Let us just say that if we would continue to look for it, we would find similar trends all over. And these seemingly disparate phenomena have something in common. They point at a moral crisis at the very heart of our way of life.
We tend to see ethics as a theoretical field, that has no real relevance to our everyday life, but we miss a very fundamental truth – without ethics nothing is going to work.
The lack of ethics will slow down the wheels of an organization, making it a bureaucracy; it will make resources “leak” and go to waste; it will put the wrong people in power; it will prioritize the superficial, and deprioritize the essential; and above all, it will erode the foundations of trust necessary for every society or organization.
With ethics, the worst system will be able to reach its maximum potential. Without ethics, the best system will not last.
What is happening is that the lasting values, which are always important, and essential for a healthy, harmonious, society, are being replaced with other values, more fleeting and superficial.
For example, social media has replaced the value of leading a happy life, with the false value of seeming to lead a happy life. In other words, it is more important to be seen than to make the effort to be. Or, as in the article mentioned above, the dubious value of profitability has been replacing the value of honest and objective research, a science that aims at truth, and does not serve other interests.
The thing is that ethics is a demanding ruler. It must be the top priority of every venture, the foundation on which everything else can be built. Once you put it in second place, you’ve lost it. There’s no such thing as being half-ethical.

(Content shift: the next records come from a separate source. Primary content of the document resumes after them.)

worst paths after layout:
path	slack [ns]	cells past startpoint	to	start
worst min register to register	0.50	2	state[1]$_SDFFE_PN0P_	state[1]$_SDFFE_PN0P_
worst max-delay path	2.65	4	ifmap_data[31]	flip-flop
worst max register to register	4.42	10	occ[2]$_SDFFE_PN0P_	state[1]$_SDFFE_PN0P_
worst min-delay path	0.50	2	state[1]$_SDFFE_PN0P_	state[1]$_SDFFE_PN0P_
$ cat config.mk
export PLATFORM = sky130hd
export DESIGN_NAME = speck_enc_ctrl
export DESIGN_NICKNAME = d
export VERILOG_FILES = /design/src/rtl/speck_enc_ctrl.sv
export SDC_FILE = /design/constraint.sdc
export NUM_CORES = 1
export LEC_CHECK = 0
export ABC_CLOCK_PERIOD_IN_PS = 4200
export BUFFER_PORTS_ARGS = -buffer_cell sky130_fd_sc_hd__buf_4
export CORE_MARGIN = 4
export CORE_UTILIZATION = 30
export DETAILED_ROUTE_END_ITERATION = 8
export PLACE_DENSITY = 0.51
export SLEW_MARGIN = 30
export SYNTH_ARGS = -nofsm -noshare
export SYNTH_HDL_FRONTEND = slang
export SYNTH_SLANG_ARGS = --single-unit
$ cat constraint.sdc
create_clock -name clk -period 4.2 [get_ports clk]
set_clock_uncertainty 0.1 [all_clocks]
set_input_delay 0.21 -clock clk [delete_from_list [all_inputs] [get_ports clk]]
set_output_delay 0.21 -clock clk [all_outputs]
set_load 0.03 [all_outputs]
[src/rtl/alu_multicycle_if.sv]
// Request/response bundle for alu_multicycle.
//   master: requester/consumer side (drives in_valid, op, in_a, in_b, out_ready)
//   slave : ALU side (drives in_ready, out_valid, out, fault)
//   in_valid/in_ready   request handshake; op/in_a/in_b sampled on accept
//   out_valid/out_ready result handshake; out/fault qualified by out_valid
interface alu_multicycle_if #(
    parameter int DATA_WIDTH = 32,
    parameter int OP_WIDTH   = 4
) ();
    logic                  in_valid;
    logic                  in_ready;
    logic [OP_WIDTH-1:0]   op;
    logic [DATA_WIDTH-1:0] in_a;
    logic [DATA_WIDTH-1:0] in_b;
    logic                  out_valid;
    logic                  out_ready;
    logic [DATA_WIDTH-1:0] out;
    logic                  fault;

    modport master (
        output in_valid, op, in_a, in_b, out_ready,
        input  in_ready, out_valid, out, fault
    );

    modport slave (
        input  in_valid, op, in_a, in_b, out_ready,
        output in_ready, out_valid, out, fault
    );
endinterface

Will you fly on with an airline that tells you, “99% of our pilots are trained”? or go to a hospital that tells you, “Most of our doctors have gone through medical school”? But that is where the lack of ethics leads to. And when ethics is gone, trust will follow.

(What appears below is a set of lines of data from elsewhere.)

File: src/rtl/ahbl_apb3_bridge.sv
// ahbl_apb3_bridge
//  AHB-Lite slave to APB3 master bridge. Each accepted single AHB transfer
//  becomes one APB SETUP/ACCESS sequence on the decoded slot select. AHB wait
//  states are held until the APB access completes. PSLVERR, ACCESS timeouts,
//  illegal sizes and out-of-range slots produce a two-cycle AHB ERROR response.
// Ports
//  HCLK, HRESET              clock, async active-high reset
//  HSEL..HREADY              AHB-Lite slave address/data phase inputs
//  HREADYOUT, HRDATA, HRESP  AHB-Lite slave response
//  PADDR..PWDATA             APB3 master request (PSEL one-hot, NSLOTS wide)
//  PRDATA, PREADY, PSLVERR   APB3 completer response
module ahbl_apb3_bridge #(
  parameter int SLOT_AW = 12,   // address bits per APB slot
  parameter int NSLOTS  = 16,   // PSEL width, 1..16
  parameter int TIMEOUT = 255   // max ACCESS cycles, 0 = no timeout, 1..255
) (
  input  logic              HCLK,
  input  logic              HRESET,
  input  logic              HSEL,
  input  logic [31:0]       HADDR,
  input  logic [1:0]        HTRANS,
  input  logic              HWRITE,
  input  logic [2:0]        HSIZE,
  input  logic [31:0]       HWDATA,
  input  logic              HREADY,
  output logic              HREADYOUT,
  output logic [31:0]       HRDATA,
  output logic              HRESP,
  output logic [31:0]       PADDR,
  output logic [NSLOTS-1:0] PSEL,
  output logic              PENABLE,
  output logic              PWRITE,
  output logic [31:0]       PWDATA,
  input  logic [31:0]       PRDATA,
  input  logic              PREADY,
  input  logic              PSLVERR
);

  typedef enum logic [2:0] {
    S_IDLE, S_WDATA, S_SETUP, S_ACCESS, S_ERR1, S_ERR2
  } state_t;

  localparam logic [4:0] NSLOTS_C  = 5'(NSLOTS);
  localparam logic [7:0] TIMEOUT_C = 8'(TIMEOUT);

  state_t            state, nstate;
  logic [3:0]        slot;
  logic [7:0]        tcnt;
  logic [7:0]        tcnt_inc;
  logic [NSLOTS-1:0] sel_dec;
  logic              accept, size_ok, slot_ok, legal, tmo_hit, rd_done;
  logic [3:0]        slot_in;

  // Address bits above the slot index do not take part in decoding.
  logic unused_haddr;
  assign unused_haddr = ^HADDR[31:SLOT_AW+4];

  assign slot_in = HADDR[SLOT_AW+3:SLOT_AW];
  assign accept  = HSEL & HREADY & HTRANS[1] & ((state == S_IDLE) | (state == S_ERR2));
  assign size_ok = (HSIZE[2] == 1'b0) & (HSIZE[1:0] != 2'b11);
  assign slot_ok = {1'b0, slot_in} < NSLOTS_C;
  assign legal   = size_ok & slot_ok;

  // Counter value at the end of the current ACCESS cycle, saturating at 255.
  assign tcnt_inc = (tcnt == 8'hFF) ? tcnt : tcnt + 8'd1;
  assign tmo_hit  = (TIMEOUT_C != 8'd0) & ~PREADY & (tcnt_inc >= TIMEOUT_C);
  assign rd_done  = (state == S_ACCESS) & PREADY & ~PSLVERR & ~PWRITE;

  for (genvar g = 0; g < NSLOTS; g++) begin : g_dec
    assign sel_dec[g] = (slot == 4'(g));
  end

  always_ff @(posedge HCLK or posedge HRESET) begin
    if (HRESET) begin
      state <= S_IDLE;
      tcnt  <= '0;
    end else begin
      state <= nstate;
      if (state == S_SETUP)       tcnt <= '0;
      else if (state == S_ACCESS) tcnt <= tcnt_inc;
    end
  end

  always_comb begin
    nstate    = state;
    HREADYOUT = 1'b1;
    HRESP     = 1'b0;
    PSEL      = '0;
    PENABLE   = 1'b0;
    case (state)
      S_IDLE, S_ERR2: begin
        HRESP = (state == S_ERR2);
        if (accept)              nstate = !legal ? S_ERR1 : (HWRITE ? S_WDATA : S_SETUP);
        else if (state == S_ERR2) nstate = S_IDLE;
      end
      S_WDATA: begin
        HREADYOUT = 1'b0;
        nstate    = S_SETUP;
      end
      S_SETUP: begin
        HREADYOUT = 1'b0;
        PSEL      = sel_dec;
        nstate    = S_ACCESS;
      end
      S_ACCESS: begin
        HREADYOUT = 1'b0;
        PSEL      = sel_dec;
        PENABLE   = 1'b1;
        if (PREADY)       nstate = PSLVERR ? S_ERR1 : S_IDLE;
        else if (tmo_hit) nstate = S_ERR1;
      end
      S_ERR1: begin
        HREADYOUT = 1'b0;
        HRESP     = 1'b1;
        nstate    = S_ERR2;
      end
      default: nstate = S_IDLE;
    endcase
  end

  // APB request fields only move on a legal accept, so they hold their last
  // value across error responses and idle periods.
  always_ff @(posedge HCLK or posedge HRESET) begin
    if (HRESET) begin
      slot   <= '0;
      PADDR  <= '0;
      PWRITE <= 1'b0;
      PWDATA <= '0;
      HRDATA <= '0;
    end else begin
      if (accept) slot <= slot_in;
      if (accept & legal) begin
        PADDR  <= {{(32-SLOT_AW){1'b0}}, HADDR[SLOT_AW-1:0]};
        PWRITE <= HWRITE;
      end
      if (state == S_WDATA) PWDATA <= HWDATA;
      if (rd_done)          HRDATA <= PRDATA;
    end
  end

endmodule
File: config.mk
export PLATFORM = sky130hd
export DESIGN_NAME = ahbl_apb3_bridge
export DESIGN_NICKNAME = d
export VERILOG_FILES = /design/src/rtl/ahbl_apb3_bridge.sv
export SDC_FILE = /design/constraint.sdc
export NUM_CORES = 1
export LEC_CHECK = 0
export CAP_MARGIN = 30
export CORE_UTILIZATION = 42
export CTS_CLUSTER_DIAMETER = 100
export DETAILED_ROUTE_END_ITERATION = 8
export GPL_ROUTABILITY_DRIVEN = 0
export PLACE_DENSITY = 0.87
export SLEW_MARGIN = 25
export SYNTH_ARGS = -nofsm -noshare
export SYNTH_HDL_FRONTEND = slang
export SYNTH_SLANG_ARGS = --single-unit
File: constraint.sdc
create_clock -name HCLK -period 6.8 [get_ports HCLK]
set_clock_uncertainty 0.1 [all_clocks]
set_input_delay 1.02 -clock HCLK [delete_from_list [all_inputs] [get_ports HCLK]]
set_output_delay 1.02 -clock HCLK [all_outputs]
set_load 0.005 [all_outputs]
Word-level counts from Yosys, hierarchy flattened

Cells that the tools add are included.

Input bits: 108
Register bits: 92
Output and inout port bits: 116
Logic and storage cells: 69

$lt $le $gt $ge: 1
Equality and inequality tests: 24
Bitwise gates (word level): 14
Add/subtract/negate cells: 1
Reduce and logical (&&, ||, !) cells: 7
Multiplexer cells: 15

Operators with widths:

| cell                | number |
|---|---|
| $eq 4x4->1 const B  | 8 |
| $mux 8              | 3 |
| $mux 3              | 6 |
| $eq 4x3->1 const B  | 4 |
| $mux 16             | 1 |
| $pmux 3 s5          | 1 |
| $and 1x1->1         | 9 |
| $add 8x1->8 const B | 1 |
| $eq 4x2->1 const B  | 2 |
| $eq 8x8->1 const B  | 1 |
| $ge 8x8->1 const B  | 1 |
| $eq 3x2->1 const B  | 2 |
| $eq 3x3->1 const B  | 2 |
| $ne 3x3->1 const B  | 2 |
| $eq 4x1->1 const B  | 1 |
| $logic_not 4->1     | 1 |
| $not 1->1           | 4 |
| $reduce_or 2->1     | 2 |
| $reduce_or 4->1     | 1 |
| $eq 3x1->1 const B  | 1 |
| $logic_not 3->1     | 1 |
| $mux 1              | 2 |
| $mux 2              | 1 |
| $ne 2x2->1 const B  | 1 |
| other kinds (4)     | 4 |

Depth between registers and ports, before layout

Gate-level depths: netlist of run 1.

Depth in word-level cells: 7
Depth in mapped cells: 7
Gate-level depth less buffers: 6

Worst setup path before layout of run 1

No wires, ideal clock.

Path type: input -> register
Start point: in HSIZE[0]
End point: reg PADDR[0]
Stages: 4
Slack: 4.344 ns
Buffers on the path: 1
Library setup time: 0.125 ns
Data required time: 6.575 ns
Data arrival time: 2.231 ns
Cells stage by stage: a21o_1 nor4_2 buf_2 mux2_2

Word-level cells in the longest chain between the ends: 3

RTL lines:

| item                 | line | text |
|---|---|---|
| start, declared      | 23   | `input logic [2:0] HSIZE,` |
| $ne 2x2->1           | 60   | `assign size_ok = (HSIZE[2] == 1'b0) & (HSIZE[1:0] != 2'b11);` |
| $and 1x1->1          | 60   |  |
| $and 1x1->1          | 132  | `if (accept & legal) begin` |
| end signal, assigned | 133  | `PADDR <= {{(32-SLOT_AW){1'b0}}, HADDR[SLOT_AW-1:0]};` |
| end, declared        | 29   | `output logic [31:0] PADDR,` |

No other way between the ends.
A chain may end at the register's enable or synchronous reset.

Worst setup path in the final report of run 1

Start point: reg state[1]
End point: out PSEL[3]

Word-level cells in the longest chain between the ends: 3
Elaborated cells on any way between the ends: 4
Classes of those cells: 2 x eq/ne; 1 x mux; 1 x reduce/logical

RTL lines:

| item                                 | line | text |
|---|---|---|
| start, declared                      | 46   | `state_t state, nstate;` |
| start signal, assigned               | 78   | `state <= nstate;` |
| $eq 3x2->1                           | 90   | `case (state)` |
| $reduce_or 2->1 (no source line) (*) | n/a  |  |
| $mux 16 (*)                          | 90   |  |
| end, declared                        | 30   | `output logic [NSLOTS-1:0] PSEL,` |

Every way passes the cells marked *; elsewhere a longest branch is shown, timed or not.

==> impl_metrics.yaml, run 1 <==
routing:
  via_count: 3186
  via_per_inst: 4.96
  initialDrtViolationCount: 101
  post-route-drc-count: 0
  detail_route.first_pass.iterations: 4
  wl_um: 9700
  detail-route-antenna-nets: 0
  detail_route.wl_per_cell_um: 15.1
clock_network:
  cts.sinks: 92
  numCtsBuffers: 9
  postCtsResizedCells: 0
  clkLatencyLatePin_ns: 0.34
  cts_root_buffer: "clkbuf_8"
  cts_max_path_buffers: 2
  clk_pin_slew_ns: 0.09
  holdBufCountCts: 0
  postCtsSetupRepairBufs: 0
  tritoncts_clock_tree: "built"
  maximum_level_of_the_cts_h_tree: 3
timing:
  timing.final.setup_violations: 0
  grt_setup_unrepaired: "no"
  fmaxAchievable_mhz: 281
  timing.max_slew.rel_slack_pct: 52.0
  final.period_utilization_pct: 52.4
  slew_violations: 0
  fin_tns_setup_ns: 0
  timing.final.crit_period_ns: 3.56
  finalHoldViolCount: 0
  slew_worst_pin_ns: 0.719
critical_path:
  cp_data_required_time_ns: 5.68
  worstSetupPathType: "flip-flop to output pin"
  worstPathBufferInverterCount: 1
  cp_cell_sequence: "nor2b_2 -> nand3_1 -> nor3_1 -> clkdlybuf4s50_1"
  setup.worst_path.end_class: "output pin"
  critical_path.max_stage_delay_ns: 0.59
  critical_path_arrival_ns: 2.44
  critical_path_startpoint_category: "flip-flop"
  timing.critical_path.max_delay_family: "simple AND/OR/NAND/NOR gates"
  crit_slowest_cell: "dfrtp_1"
  timing.critical_path.fanout_max: 12
grt:
  antenna_found_initial: 0
  global_route_wire_length_before_repair_um: 15300
  number_of_global_route_vias_before_repair: 3163
  grt_max_degree: 52
  grt_overflow: 0
  grt_use_total_pct: 19.2
floorplan:
  die-height_um: 101
  std_cell_rows: 35
  chipWidth_um: 101
  ioPinCount: 224
  die_area_sq_um: 10200
  floorplan.initialDensity_pct: 43.8
  area_of_the_core_sq_um: 9370
power_and_ir_drop:
  leakagePower_nw: 2.60
  irDropWorstVdd_uv: 217
  power_density_nw_per_um2: 393
  totalPowerFinal_mw: 2.44
yosys:
  post_synth_num_cell_types: 40
  synth-async-reset-ratio_pct: 100
  netlist_instances: 326
  synth-main-ff-cell: "dfrtp_1"
  yosys_warnings: 0
  ys_seq_elements: 92
  number_of_synthesized_flops_with_an_enable_pin: 0
  per_instance_average_area_after_synthesis_sq_um: 12.6
  synth_area_sq_um: 4110
  synth-seq-area-share_pct: 56.0
run_status:
  result_of_the_run: "completed"
final_layout:
  final-instance-count-excl-fill: 642
  layout-drive-gt1-share_pct: 15.2
  final_area_sq_um: 6200
  utilization_pct: 66.2
  final_nets: 618
  area_growth_pct: 51.0
  number_of_diodes_added_for_antenna_fixing: 0
placed_design:
  dp_cells: 626
  place_area_sq_um: 5990
  port-buffer-count: 186
  dp_hpwl_um: 7460
min_path:
  hold_path_class: "flip-flop to flip-flop"
run:
  number_of_max_capacitance_violations_reported: 0
-- layout make-up --
class                   count  area, sq um
inverters                   4         16.3
clock inverters             6         76.3
well taps                 129          161
multi-input cells         212         1630
clock buffers               9          124
flip-flops and latches     92         2300
repair buffers            190         1890
fillers                   721         3170
-- flip-flops by register name (all words and copies together), names as in the netlist --
register	flops
HRDATA	32
PWDATA	32
slot	4
tcnt	8
PADDR	12
state	3
PWRITE	1
-- Yosys cell counts (2+ instances only) --
cell type	instances	area share, %
a221oi_1	2	0.43
and2_1	3	0.46
and3_1	3	0.46
nand3_1	5	0.61
o21ai_0	10	1.2
dfrtp_1	92	56
nand4_1	2	0.30
or3_1	3	0.46
nand2b_1	6	0.91
clkbuf_1	7	0.64
buf_6	3	0.82
mux2_2	53	15
nand4b_1	2	0.43
xor2_1	2	0.43
mux2_1	30	8.2
nor3_1	8	0.97
a31oi_1	4	0.61
nor2_1	21	1.9
inv_1	4	0.37
a21oi_1	9	1.1
buf_2	7	0.85
nand2_1	13	1.2
buf_4	20	3.7
-- layer usage --
| metal | share of wire, % | wire length (um) | track usage, % | up-vias |
|---|---|---|---|---|
| met5 | 0 | 0 | 0 | - |
| met4 | 1.2 | 116 | 5.24 | 0 |
| met3 | 8.5 | 827 | 5.48 | 12 |
| met2 | 52 | 5020 | 35.3 | 162 |
| met1 | 39 | 3740 | 21.7 | 1540 |
| li1 | - | - | - | 1472 |
-- path summary, 6_finish.rpt --
path / start / to / slack [ns] / depth (start not counted)
max: state[1] / PSEL[3] / 3.24 / 4
min: HRDATA[29] / HRDATA[29] / 0.40 / 1
max reg2reg: state[1] / HRDATA[0] / 4.23 / 5
min reg2reg: HRDATA[29] / HRDATA[29] / 0.40 / 1
max in group asynchronous: HRESET / PWDATA[11] / 4.49 / 3
min in group asynchronous: HRESET / PWDATA[2] / 0.99 / 2
-- kinds of logic (layout without fill, tap and decap cells) --
logic type      after synthesis  count (layout)  share of synthesized area (%)
buf+inv                      41             209                           6.34
mux                          83              83                           22.8
simple gates                 73              73                           9.11
compound gates               33              33                           4.93
flops                        92              92                           56.0
fa+ha+maj                     1               1                          0.305
xor+xnor                      2               2                          0.427
other cells                   1              20                         0.0913
-- cell usage in the layout (no fill, tap or decap), types with 2 or more instances in the layout --
cell type / count
clkinv_2: 2
mux2_1: 30
clkdlybuf4s50_1: 186
clkbuf_8: 9
o21ai_0: 10
conb_1: 20
nand4b_1: 2
buf_4: 4
dfrtp_1: 92
inv_1: 3
nand3_1: 5
nor3_1: 8
a21oi_1: 9
xor2_1: 2
nand4_1: 2
and3_1: 3
nand2_1: 13
nand2b_1: 6
mux2_2: 53
a31oi_1: 4
a221oi_1: 2
or3_1: 3
and2_1: 3
nor2_1: 21
-- through the flow --
step | hold slack (ns) | worst slack (ns)
2_1_floorplan | 0.389 | 3.29
3_3_place_gp | 0.373 | 3.63
3_5_place_dp | 0.381 | 3.59
4_1_cts | 0.403 | 3.23
5_1_grt | 0.410 | 3.06
6_report | 0.396 | 3.24
-- report_power, final --
group / switching (mW) / leakage [nW] / internal (mW)
Sequential: 0.181 / 1.13 / 0.802
Combinational: 0.361 / 1.37 / 0.729
Clock: 0.193 / 0.0984 / 0.172
No activity file was read; power rests on OpenSTA's default activity.
==> run 2, diff against run 1 <==
--- a/config.mk
+++ b/config.mk
@@ -6,11 +6,11 @@
 export NUM_CORES = 1
 export LEC_CHECK = 0
 export CAP_MARGIN = 30
-export CORE_UTILIZATION = 42
+export CORE_UTILIZATION = 39
 export CTS_CLUSTER_DIAMETER = 100
 export DETAILED_ROUTE_END_ITERATION = 8
 export GPL_ROUTABILITY_DRIVEN = 0
-export PLACE_DENSITY = 0.87
+export PLACE_DENSITY = 0.82
 export SLEW_MARGIN = 25
 export SYNTH_ARGS = -nofsm -noshare
 export SYNTH_HDL_FRONTEND = slang
==> constraint.sdc (replaced) <==
create_clock -name HCLK -period 3.39 [get_ports HCLK]
set_clock_uncertainty 0.1 [all_clocks]
set_input_delay 0.5085 -clock HCLK [delete_from_list [all_inputs] [get_ports HCLK]]
set_output_delay 0.5085 -clock HCLK [all_outputs]
set_load 0.005 [all_outputs]
==> impl_metrics.yaml, run 2 (same netlist as run 1, synthesis figures left out) <==
final_layout:
  filler_cell_count: 823
  ff_latch_area_sq_um: 2300
  final_area_sq_um: 6230
  final_nets: 618
  multi_input_gate_area_sq_um: 1620
  layout-drive-gt1-share_pct: 15.4
  reg.largest.list: "HRDATA (32), PWDATA (32), PADDR (12)"
  most_frequent_cells_in_the_layout: "186 x clkdlybuf4s50_1, 92 x dfrtp_1, 53 x mux2_2, 30 x mux2_1, 21 x nor2_1"
  layout_commonest_cell: "clkdlybuf4s50_1"
  utilization_pct: 60.6
  number_of_diodes_added_for_antenna_fixing: 0
  area_growth_pct: 51.7
  final-instance-count-excl-fill: 650
timing:
  slew_worst_pin_ns: 0.674
  slew_violations: 0
  grt_setup_unrepaired: "no"
  timing.max_slew.rel_slack_pct: 55.0
  finalHoldViolCount: 0
  post-route-worst-setup-slack_ns: 0.353
  fmaxAchievable_mhz: 329
  final.period_utilization_pct: 89.6
  hold_ws_ns: 0.396
  timing.final.crit_period_ns: 3.04
  timing.final.setup_violations: 0
  fin_tns_setup_ns: 0
grt:
  grt_overflow: 0
  antenna_found_initial: 0
  grt_use_total_pct: 17.7
  global_route_wire_length_before_repair_um: 15400
  number_of_global_route_vias_before_repair: 3186
  grt_max_degree: 55
routing:
  initialDrtViolationCount: 142
  via_per_inst: 4.81
  detail-route-antenna-nets: 0
  post-route-drc-count: 0
  detail_route.first_pass.iterations: 4
  wl_um: 9550
  via_count: 3125
  detail_route.wl_per_cell_um: 14.7
critical_path:
  critical_path_arrival_ns: 2.43
  critical_path.startpoint: "state[1]"
  cp_cell_sequence: "nor2b_2 -> nand3_1 -> nor3_1 -> clkdlybuf4s50_1"
  worstPathBufferInverterCount: 1
  timing.critical_path.max_delay_family: "simple AND/OR/NAND/NOR gates"
  worstSetupPathType: "flip-flop to output pin"
  critical_path.max_stage_delay_ns: 0.57
  critical_path_startpoint_category: "flip-flop"
  timing.critical_path.fanout_max: 12
  setup.worst_path.end_class: "output pin"
  regToRegStartpoint: "state[1]"
  crit_slowest_cell: "dfrtp_1"
  cp_data_required_time_ns: 2.78
run:
  number_of_max_capacitance_violations_reported: 0
power_and_ir_drop:
  netSwitchingPower_mw: 1.46
  part_of_the_total_power_dissipated_in_combinational_logic_pct: 44.2
  share_seq_of_total_power_pct: 39.9
  power_density_nw_per_um2: 788
  irDropWorstVdd_uv: 394
  p_sw_share_pct: 29.8
  total_internal_power_mw: 3.45
  totalPowerFinal_mw: 4.91
  leakagePower_nw: 2.61
  power.clock.fraction_pct: 15.9
floorplan:
  die_area_sq_um: 10900
  ioPinCount: 224
  die-height_um: 105
  chipWidth_um: 105
  area_of_the_core_sq_um: 10300
  floorplan.initialDensity_pct: 40.0
  std_cell_rows: 37
placed_design:
  dp_worst_setup_slack_ns: 0.750
  port-buffer-count: 186
  dp_cells: 634
  place_area_sq_um: 6010
  dp_hpwl_um: 7190
min_path:
  hold_path_startpoint: "HRDATA[23]"
  hold_path_class: "flip-flop to flip-flop"
clock_network:
  numCtsBuffers: 9
  postCtsResizedCells: 0
  postCtsSetupRepairBufs: 0
  clkLatencyLatePin_ns: 0.34
  maximum_level_of_the_cts_h_tree: 3
  tritoncts_clock_tree: "built"
  cts_root_buffer: "clkbuf_8"
  clk_pin_slew_ns: 0.09
  holdBufCountCts: 0
  cts_max_path_buffers: 2
  cts.sinks: 92
run_status:
  result_of_the_run: "completed"
## run 2: final timing paths
check	cells after the start	slack (ns)	to
setup / recovery	4	0.35	PSEL[3]
hold / removal	1	0.40	HRDATA[23]
setup reg to reg	5	0.85	HRDATA[21]
hold reg to reg	1	0.40	HRDATA[23]
max in group asynchronous	3	2.01	HRDATA[10]
min in group asynchronous	2	0.45	PADDR[5]
## run 2: metal layers
layer | GRT usage, % | part of all wire (%) | vias up
li1 | - | - | 1470
met1 | 22.0 | 42 | 1507
met2 | 30.2 | 49 | 138
met3 | 4.24 | 7.4 | 10
met4 | 5.84 | 1.3 | 0
met5 | 0 | 0 | -
## run 2: worst register-to-register path: stages, from the launching register on
cell     delay, ns
dfrtp_1       0.57
nor2b_2       0.53
nand2_1       0.18
or3_1         0.38
buf_4         0.27
mux2_1        0.38
## run 2: power groups by stage
stage | combinational (mW) | clock (mW) | sequential (mW)
after global routing | 2.33 | 0.848 | 2.04
after detailed placement | 2.19 | 0 | 1.99
after CTS | 2.20 | 0.815 | 1.96
after global placement | 2.14 | 0 | 1.95
after floorplan | 0.933 | 0 | 1.94
final | 2.17 | 0.782 | 1.96
## run 2: area by class of cell
| cell class | instances | area share [%] |
|---|---|---|
| Clock buffer | 10 | 2.21 |
| Clock inverter | 6 | 1.25 |
| Inverter | 4 | 0.261 |
| Multi-Input combinational cell | 212 | 26.0 |
| Sequential cell | 92 | 37.0 |
| Tap cell | 136 | 2.73 |
| Timing Repair Buffer | 190 | 30.6 |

Being ethical doesn’t mean being an angel, or not making mistakes. It doesn’t mean to always know what the ethical action is. Being ethical means following one’s principles to the best of one’s understanding and ability. The important thing is to try to take the ethical action, without deceiving ourselves. But in the cases mentioned above, clearly ethics is not even taken into consideration.
The situation is yet hopeful; the fact that these articles are being written means that we still care about ethics as a society. There were times and places in history where these things would have been taken for granted.
But it is an alarm bell that we need to hear and react to.